Despite a plethora of stories like Gonzalez’s, General reports of Covid-related fears and mass polling place closures are not the full story of Wisconsin’s election disaster. The chaos of Wisconsin’s elections was not distributed equally — and this inequality was not an oversight. 

“It’s Black and Brown communities of Wisconsin that were affected the most,” Gonzalez explained. “A lot of COVID deaths are concentrated in the North Side of Milwaukee, which is where there’s the African-American community.” From early data, ProPublica estimated 81% of Milwaukee County’s reported COVID-19 deaths and almost half of its infected were African-American residents, in a county that’s only 26% Black

It was those same Milwaukee residents who were most affected by the state’s decision to hold the election in-person on April 7. Urban areas were hardest-hit by both the virus itself and the ensuing lack of polling places, meaning that many showed up to closed polling places, requested absentee ballots they never received, or waited in long, dangerous lines. Meanwhile, Republican-leaning White conservatives in rural areas less affected by the virus showed up to polling places in far greater numbers.

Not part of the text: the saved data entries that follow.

**src/rtl/pwm_fault_pkg.sv**
```systemverilog
package pwm_fault_pkg;
  typedef enum logic [2:0] {
    STOP_SW_ONLY     = 3'b000,
    STOP_CMP_LATCH   = 3'b001,
    STOP_EXT_LATCH   = 3'b010,
    STOP_ANY_LATCH   = 3'b011,
    STOP_FOLLOW_BOTH = 3'b100,
    STOP_FOLLOW_HI   = 3'b101,
    STOP_LATCH_HI    = 3'b110,
    STOP_LATCH_BOTH  = 3'b111
  } stop_mode_e;
endpackage

```
**src/rtl/pwm_fault_sync.sv**
```systemverilog
module pwm_fault_sync #(
  parameter int   STAGES  = 2,
  parameter logic RST_VAL = 1'b1
) (
  input  logic clk_i,
  input  logic rst_ni,
  input  logic d_i,
  output logic q_o
);
  logic [STAGES-1:0] sr_q;

  always_ff @(posedge clk_i or negedge rst_ni) begin
    if (!rst_ni) sr_q <= {STAGES{RST_VAL}};
    else         sr_q <= {sr_q[STAGES-2:0], d_i};
  end

  assign q_o = sr_q[STAGES-1];
endmodule

```
**src/rtl/pwm_fault_debounce.sv**
```systemverilog
module pwm_fault_debounce #(
  parameter int CODE_W  = 4,
  parameter int MAX_EXP = 10,
  localparam int CNT_W  = MAX_EXP + 1
) (
  input  logic              clk_i,
  input  logic              rst_ni,
  input  logic              level_i,
  input  logic [CODE_W-1:0] dly_code_i,
  output logic              level_o,
  output logic              fall_o,
  output logic              rise_o
);
  logic [CNT_W-1:0] need, cnt_q, cnt_inc;
  logic             lvl_q, fall_q, rise_q;

  // code 0 -> 1 sample, 1..MAX_EXP-1 -> 2^(c+1), rest saturate
  always_comb begin
    if (int'(dly_code_i) == 0)            need = CNT_W'(1);
    else if (int'(dly_code_i) < MAX_EXP)  need = CNT_W'(1) << (int'(dly_code_i) + 1);
    else                                  need = CNT_W'(1) << MAX_EXP;
  end

  assign cnt_inc = cnt_q + CNT_W'(1);

  always_ff @(posedge clk_i or negedge rst_ni) begin
    if (!rst_ni) begin
      cnt_q  <= '0;
      lvl_q  <= 1'b1;
      fall_q <= 1'b0;
      rise_q <= 1'b0;
    end else begin
      fall_q <= 1'b0;
      rise_q <= 1'b0;
      if (level_i != lvl_q) begin
        if (cnt_inc >= need) begin
          lvl_q  <= level_i;
          fall_q <= ~level_i;
          rise_q <= level_i;
          cnt_q  <= '0;
        end else begin
          cnt_q <= cnt_inc;
        end
      end else begin
        cnt_q <= '0;
      end
    end
  end

  assign level_o = lvl_q;
  assign fall_o  = fall_q;
  assign rise_o  = rise_q;

  AST_CNT_BELOW_LIMIT: assert property (@(posedge clk_i) disable iff (!rst_ni)
    cnt_q < (CNT_W'(1) << MAX_EXP));
  AST_LEVEL_FROM_INPUT: assert property (@(posedge clk_i) disable iff (!rst_ni)
    !$stable(lvl_q) |-> (lvl_q == $past(level_i)));
  AST_PULSE_ON_CHANGE: assert property (@(posedge clk_i) disable iff (!rst_ni)
    (fall_q || rise_q) |-> !$stable(lvl_q));
endmodule

```
**src/rtl/pwm_fault_policy.sv**
```systemverilog
module pwm_fault_policy
  import pwm_fault_pkg::*;
(
  input  logic       clk_i,
  input  logic       rst_ni,
  input  stop_mode_e mode_i,
  input  logic       fall_i,
  input  logic       rise_i,
  input  logic       ext_i,
  input  logic       sw_stop_i,
  input  logic       sw_clr_i,
  output logic       sup_hi_o,
  output logic       sup_lo_o
);
  logic cmp_both, ext_en, cmp_hi, follow_both, follow_hi;
  logic set_both, set_hi;
  logic lat_hi_q, lat_lo_q, tr_hi_q, tr_lo_q;

  assign cmp_both    = mode_i inside {STOP_CMP_LATCH, STOP_ANY_LATCH, STOP_LATCH_BOTH};
  assign ext_en      = mode_i inside {STOP_EXT_LATCH, STOP_ANY_LATCH};
  assign cmp_hi      = (mode_i == STOP_LATCH_HI);
  assign follow_both = (mode_i == STOP_FOLLOW_BOTH);
  assign follow_hi   = follow_both | (mode_i == STOP_FOLLOW_HI);

  assign set_both = sw_stop_i | (fall_i & cmp_both) | (ext_i & ext_en);
  assign set_hi   = set_both | (fall_i & cmp_hi);

  always_ff @(posedge clk_i or negedge rst_ni) begin
    if (!rst_ni) begin
      lat_hi_q <= 1'b0;
      lat_lo_q <= 1'b0;
      tr_hi_q  <= 1'b0;
      tr_lo_q  <= 1'b0;
    end else begin
      if (set_hi)        lat_hi_q <= 1'b1;
      else if (sw_clr_i) lat_hi_q <= 1'b0;
      if (set_both)      lat_lo_q <= 1'b1;
      else if (sw_clr_i) lat_lo_q <= 1'b0;

      if (!follow_hi)  tr_hi_q <= 1'b0;
      else if (fall_i) tr_hi_q <= 1'b1;
      else if (rise_i) tr_hi_q <= 1'b0;

      if (!follow_both) tr_lo_q <= 1'b0;
      else if (fall_i)  tr_lo_q <= 1'b1;
      else if (rise_i)  tr_lo_q <= 1'b0;
    end
  end

  assign sup_hi_o = lat_hi_q | tr_hi_q;
  assign sup_lo_o = lat_lo_q | tr_lo_q;

  AST_SW_STOP_BOTH: assert property (@(posedge clk_i) disable iff (!rst_ni)
    sw_stop_i |=> (sup_hi_o && sup_lo_o));
  AST_LATCH_BOTH_CMP: assert property (@(posedge clk_i) disable iff (!rst_ni)
    (fall_i && mode_i == STOP_LATCH_BOTH) |=> (sup_hi_o && sup_lo_o));
  AST_LO_IMPLIES_HI: assert property (@(posedge clk_i) disable iff (!rst_ni)
    sup_lo_o |-> sup_hi_o);
  AST_FOLLOW_HI_RELEASE: assert property (@(posedge clk_i) disable iff (!rst_ni)
    (rise_i && mode_i == STOP_FOLLOW_HI && !sw_stop_i && sw_clr_i) |=> !sup_hi_o);
endmodule

```
**src/rtl/pwm_fault_stop.sv**
```systemverilog
module pwm_fault_stop
  import pwm_fault_pkg::*;
#(
  parameter int SYNC_STAGES = 2,
  parameter int DLY_CODE_W  = 4,
  parameter int MAX_EXP     = 10
) (
  input  logic                  clk_i,
  input  logic                  rst_ni,
  input  logic                  cmp_raw_i,
  input  logic                  ext_irq_i,
  input  logic                  sw_stop_i,
  input  logic                  sw_clr_i,
  input  logic [2:0]            stop_mode_i,
  input  logic [DLY_CODE_W-1:0] dly_code_i,
  output logic                  suppress_high_o,
  output logic                  suppress_low_o,
  output logic                  fault_irq_o
);
  logic cmp_sync, cmp_lvl, cmp_fall, cmp_rise;

  pwm_fault_sync #(.STAGES(SYNC_STAGES), .RST_VAL(1'b1)) u_sync (
    .clk_i (clk_i),
    .rst_ni(rst_ni),
    .d_i   (cmp_raw_i),
    .q_o   (cmp_sync)
  );

  pwm_fault_debounce #(.CODE_W(DLY_CODE_W), .MAX_EXP(MAX_EXP)) u_debounce (
    .clk_i     (clk_i),
    .rst_ni    (rst_ni),
    .level_i   (cmp_sync),
    .dly_code_i(dly_code_i),
    .level_o   (cmp_lvl),
    .fall_o    (cmp_fall),
    .rise_o    (cmp_rise)
  );

  pwm_fault_policy u_policy (
    .clk_i    (clk_i),
    .rst_ni   (rst_ni),
    .mode_i   (stop_mode_e'(stop_mode_i)),
    .fall_i   (cmp_fall),
    .rise_i   (cmp_rise),
    .ext_i    (ext_irq_i),
    .sw_stop_i(sw_stop_i),
    .sw_clr_i (sw_clr_i),
    .sup_hi_o (suppress_high_o),
    .sup_lo_o (suppress_low_o)
  );

  assign fault_irq_o = cmp_fall | cmp_rise;

  AST_IRQ_MATCHES_LEVEL: assert property (@(posedge clk_i) disable iff (!rst_ni)
    fault_irq_o |-> (cmp_lvl != $past(cmp_lvl)));
  AST_FALL_AFTER_LOW: assert property (@(posedge clk_i) disable iff (!rst_ni)
    cmp_fall |-> !cmp_lvl);
endmodule

```
<file path="src/rtl/wsf_pkg.sv">
package wsf_pkg;
  localparam int HALF_W   = 16;
  localparam int HALVES   = 8;
  localparam int LEN_W    = 5;
  localparam int WIDE_MIN = 16;

  // active depth: wide entries use two halves each
  function automatic int depth_of(input logic wide, input int halves);
    return wide ? halves / 2 : halves;
  endfunction

  // pointer advance with wrap at the active depth
  function automatic int ptr_step(input int p, input int lim);
    return (p >= lim - 1) ? 0 : p + 1;
  endfunction

  function automatic logic is_wide(input int len, input int wide_min);
    return len >= wide_min;
  endfunction
endpackage

</file>
<file path="src/rtl/wsf_ptrs.sv">
module wsf_ptrs
  import wsf_pkg::*;
#(
  parameter int HALVES_P = HALVES,
  localparam int PTR_W   = $clog2(HALVES_P),
  localparam int CNT_W   = PTR_W + 1
) (
  input  logic             clk,
  input  logic             rst_n,
  input  logic             wide,
  input  logic             flush,
  input  logic             push,
  input  logic             pop,
  output logic [PTR_W-1:0] wptr,
  output logic [PTR_W-1:0] rptr,
  output logic [CNT_W-1:0] count,
  output logic             full,
  output logic             empty,
  output logic             push_ok,
  output logic             pop_ok,
  output logic             push_rej,
  output logic             pop_rej
);
  logic [PTR_W-1:0] wptr_q, rptr_q;
  logic [CNT_W-1:0] cnt_q;
  logic [CNT_W-1:0] depth_c;
  int               lim;

  always_comb begin
    lim     = depth_of(wide, HALVES_P);
    depth_c = CNT_W'(lim);
  end

  assign full     = (cnt_q == depth_c);
  assign empty    = (cnt_q == '0);
  assign push_ok  = push && !full  && !flush;
  assign pop_ok   = pop  && !empty && !flush;
  assign push_rej = push &&  full  && !flush;
  assign pop_rej  = pop  &&  empty && !flush;

  always_ff @(posedge clk or negedge rst_n) begin
    if (!rst_n) begin
      wptr_q <= '0;
      rptr_q <= '0;
      cnt_q  <= '0;
    end else if (flush) begin
      wptr_q <= '0;
      rptr_q <= '0;
      cnt_q  <= '0;
    end else begin
      if (push_ok) wptr_q <= PTR_W'(ptr_step(int'(wptr_q), lim));
      if (pop_ok)  rptr_q <= PTR_W'(ptr_step(int'(rptr_q), lim));
      case ({push_ok, pop_ok})
        2'b10:   cnt_q <= cnt_q + 1'b1;
        2'b01:   cnt_q <= cnt_q - 1'b1;
        default: cnt_q <= cnt_q;
      endcase
    end
  end

  assign wptr  = wptr_q;
  assign rptr  = rptr_q;
  assign count = cnt_q;

  // occupancy bounded by the active depth
  a_r4_count_bound: assert property (@(posedge clk) disable iff (!rst_n)
    count <= depth_c);
  // refused push keeps the queue full
  a_r5_full_holds: assert property (@(posedge clk) disable iff (!rst_n)
    (push_rej && !pop) |=> full);
  // refused pop keeps the queue empty
  a_r6_empty_holds: assert property (@(posedge clk) disable iff (!rst_n)
    (pop_rej && !push) |=> empty);
  // a flush always leaves nothing stored
  a_r8_flush_empties: assert property (@(posedge clk) disable iff (!rst_n)
    flush |=> empty);
  // accepted push and pop together keep the count
  a_r11_both_hold: assert property (@(posedge clk) disable iff (!rst_n)
    (push_ok && pop_ok) |=> $stable(count));
endmodule

</file>
<file path="src/rtl/wsf_store.sv">
module wsf_store
  import wsf_pkg::*;
#(
  parameter int HALF_W_P = HALF_W,
  parameter int HALVES_P = HALVES,
  localparam int PTR_W   = $clog2(HALVES_P),
  localparam int FULL_W  = 2 * HALF_W_P
) (
  input  logic              clk,
  input  logic              wide,
  input  logic              we,
  input  logic [PTR_W-1:0]  wptr,
  input  logic [FULL_W-1:0] wdata,
  input  logic [PTR_W-1:0]  rptr,
  output logic [FULL_W-1:0] rdata
);
  logic [HALF_W_P-1:0] mem [HALVES_P];
  logic [PTR_W-1:0]    lo_idx, hi_idx;

  // a wide entry j occupies halves 2j (low) and 2j+1 (high)
  always_ff @(posedge clk) begin
    for (int h = 0; h < HALVES_P; h++) begin
      if (we) begin
        if (wide) begin
          if (PTR_W'(h / 2) == wptr) mem[h] <= wdata[(h % 2) * HALF_W_P +: HALF_W_P];
        end else begin
          if (PTR_W'(h) == wptr) mem[h] <= wdata[HALF_W_P-1:0];
        end
      end
    end
  end

  assign lo_idx = {rptr[PTR_W-2:0], 1'b0};
  assign hi_idx = {rptr[PTR_W-2:0], 1'b1};

  always_comb begin
    if (wide) rdata = {mem[hi_idx], mem[lo_idx]};
    else      rdata = {{HALF_W_P{1'b0}}, mem[rptr]};
  end
endmodule

</file>
<file path="src/rtl/dualwidth_fifo.sv">
module dualwidth_fifo
  import wsf_pkg::*;
#(
  parameter int HALF_W_P   = HALF_W,
  parameter int HALVES_P   = HALVES,
  parameter int LEN_W_P    = LEN_W,
  parameter int WIDE_MIN_P = WIDE_MIN,
  localparam int PTR_W     = $clog2(HALVES_P),
  localparam int CNT_W     = PTR_W + 1,
  localparam int FULL_W    = 2 * HALF_W_P
) (
  input  logic               clk,
  input  logic               rst_n,
  input  logic [LEN_W_P-1:0] word_len,
  input  logic               push,
  input  logic [FULL_W-1:0]  push_data,
  input  logic               pop,
  output logic [FULL_W-1:0]  pop_data,
  output logic               full,
  output logic               empty,
  output logic [CNT_W-1:0]   count,
  output logic               overflow,
  output logic               underflow,
  input  logic               clr_overflow,
  input  logic               clr_underflow
);
  logic [LEN_W_P-1:0] len_q;
  logic               flush, wide_q;
  logic [PTR_W-1:0]   wptr, rptr;
  logic               push_ok, pop_ok, push_rej, pop_rej;
  logic               ovf_q, unf_q;

  always_ff @(posedge clk or negedge rst_n) begin
    if (!rst_n) len_q <= '0;
    else        len_q <= word_len;
  end

  assign flush  = (word_len != len_q);
  assign wide_q = is_wide(int'(len_q), WIDE_MIN_P);

  wsf_ptrs #(.HALVES_P(HALVES_P)) u_ptrs (
    .clk(clk), .rst_n(rst_n), .wide(wide_q), .flush(flush),
    .push(push), .pop(pop), .wptr(wptr), .rptr(rptr), .count(count),
    .full(full), .empty(empty), .push_ok(push_ok), .pop_ok(pop_ok),
    .push_rej(push_rej), .pop_rej(pop_rej)
  );

  wsf_store #(.HALF_W_P(HALF_W_P), .HALVES_P(HALVES_P)) u_store (
    .clk(clk), .wide(wide_q), .we(push_ok), .wptr(wptr),
    .wdata(push_data), .rptr(rptr), .rdata(pop_data)
  );

  always_ff @(posedge clk or negedge rst_n) begin
    if (!rst_n) begin
      ovf_q <= 1'b0;
      unf_q <= 1'b0;
    end else begin
      if (push_rej)          ovf_q <= 1'b1;
      else if (clr_overflow) ovf_q <= 1'b0;
      if (pop_rej)            unf_q <= 1'b1;
      else if (clr_underflow) unf_q <= 1'b0;
    end
  end

  assign overflow  = ovf_q;
  assign underflow = unf_q;

  // set has priority over clear
  a_r7_ovf_set: assert property (@(posedge clk) disable iff (!rst_n)
    push_rej |=> overflow);
  a_r7_unf_set: assert property (@(posedge clk) disable iff (!rst_n)
    pop_rej |=> underflow);
  a_r7_ovf_clear: assert property (@(posedge clk) disable iff (!rst_n)
    (clr_overflow && !push_rej) |=> !overflow);
  // a word-length change never raises a flag by itself
  a_r8_flush_no_flag: assert property (@(posedge clk) disable iff (!rst_n)
    (flush && !overflow && !clr_overflow) |=> !overflow);
endmodule

</file>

How could a state Senate allow its most-affected residents to be so unable to reach the polls? The answer is simple: 97% of Black voters voted for the Democratic presidential candidate in 2012, and 92% did in 2016. In response, as Republicans made gains in the state Senate, they implemented very strict voter ID laws successfully targeting young and minority voters. In 2017, the New York Times reported at least 17,000 voters “were kept from the polls in [the 2016 election] by the state’s strict voter ID law.” These efforts, among others, paid off. By one estimate, voter turnout among Black residents of Wisconsin dropped 19 points in only four years. When 70% of Wisconsin’s Black residents live in Milwaukee, choosing to hold an election there with five polling places for 600,000 people cannot be seen as anything other than voter suppression.

Put another way, a state described as “the Home of Black Incarceration” and facing the worst Black-White unemployment disparity in the country deprived citizens at highest risk for COVID-19 of their vote when it mattered most. In a culmination of years of gerrymandering, targeted voter ID laws, and racist policing and sentencing, Republican judiciaries held an election very likely to re-elect a fifth Republican justice to the state Supreme Court. Unstopped, the projected election results may cement this unrepresentative authority in the state for decades.

This particular flashpoint in a wider global crisis has revealed not just that voter suppression is an immediate threat to our democracy. It has shown it is also an imminent public health issue. Last week, ProPublica reported that even before COVID-19 hit Wisconsin, “in Milwaukee, simply being black means your life expectancy is 14 years shorter, on average, than someone white.” Against this backdrop of unbelievably unequal health outcomes, it is no wonder Black residents of cities like Milwaukee are being so disproportionately hurt by this virus. But as long as many of them vote for Democrats, their own leaders seem determined to silence them.

By holding an election violently biased against Wisconsin’s urban and Black and Latino populations, Wisconsin’s Republican judges didn’t just seize an opportunity to get a leg up. They put partisanship above public health in utter disregard for the lives of their fellow citizens.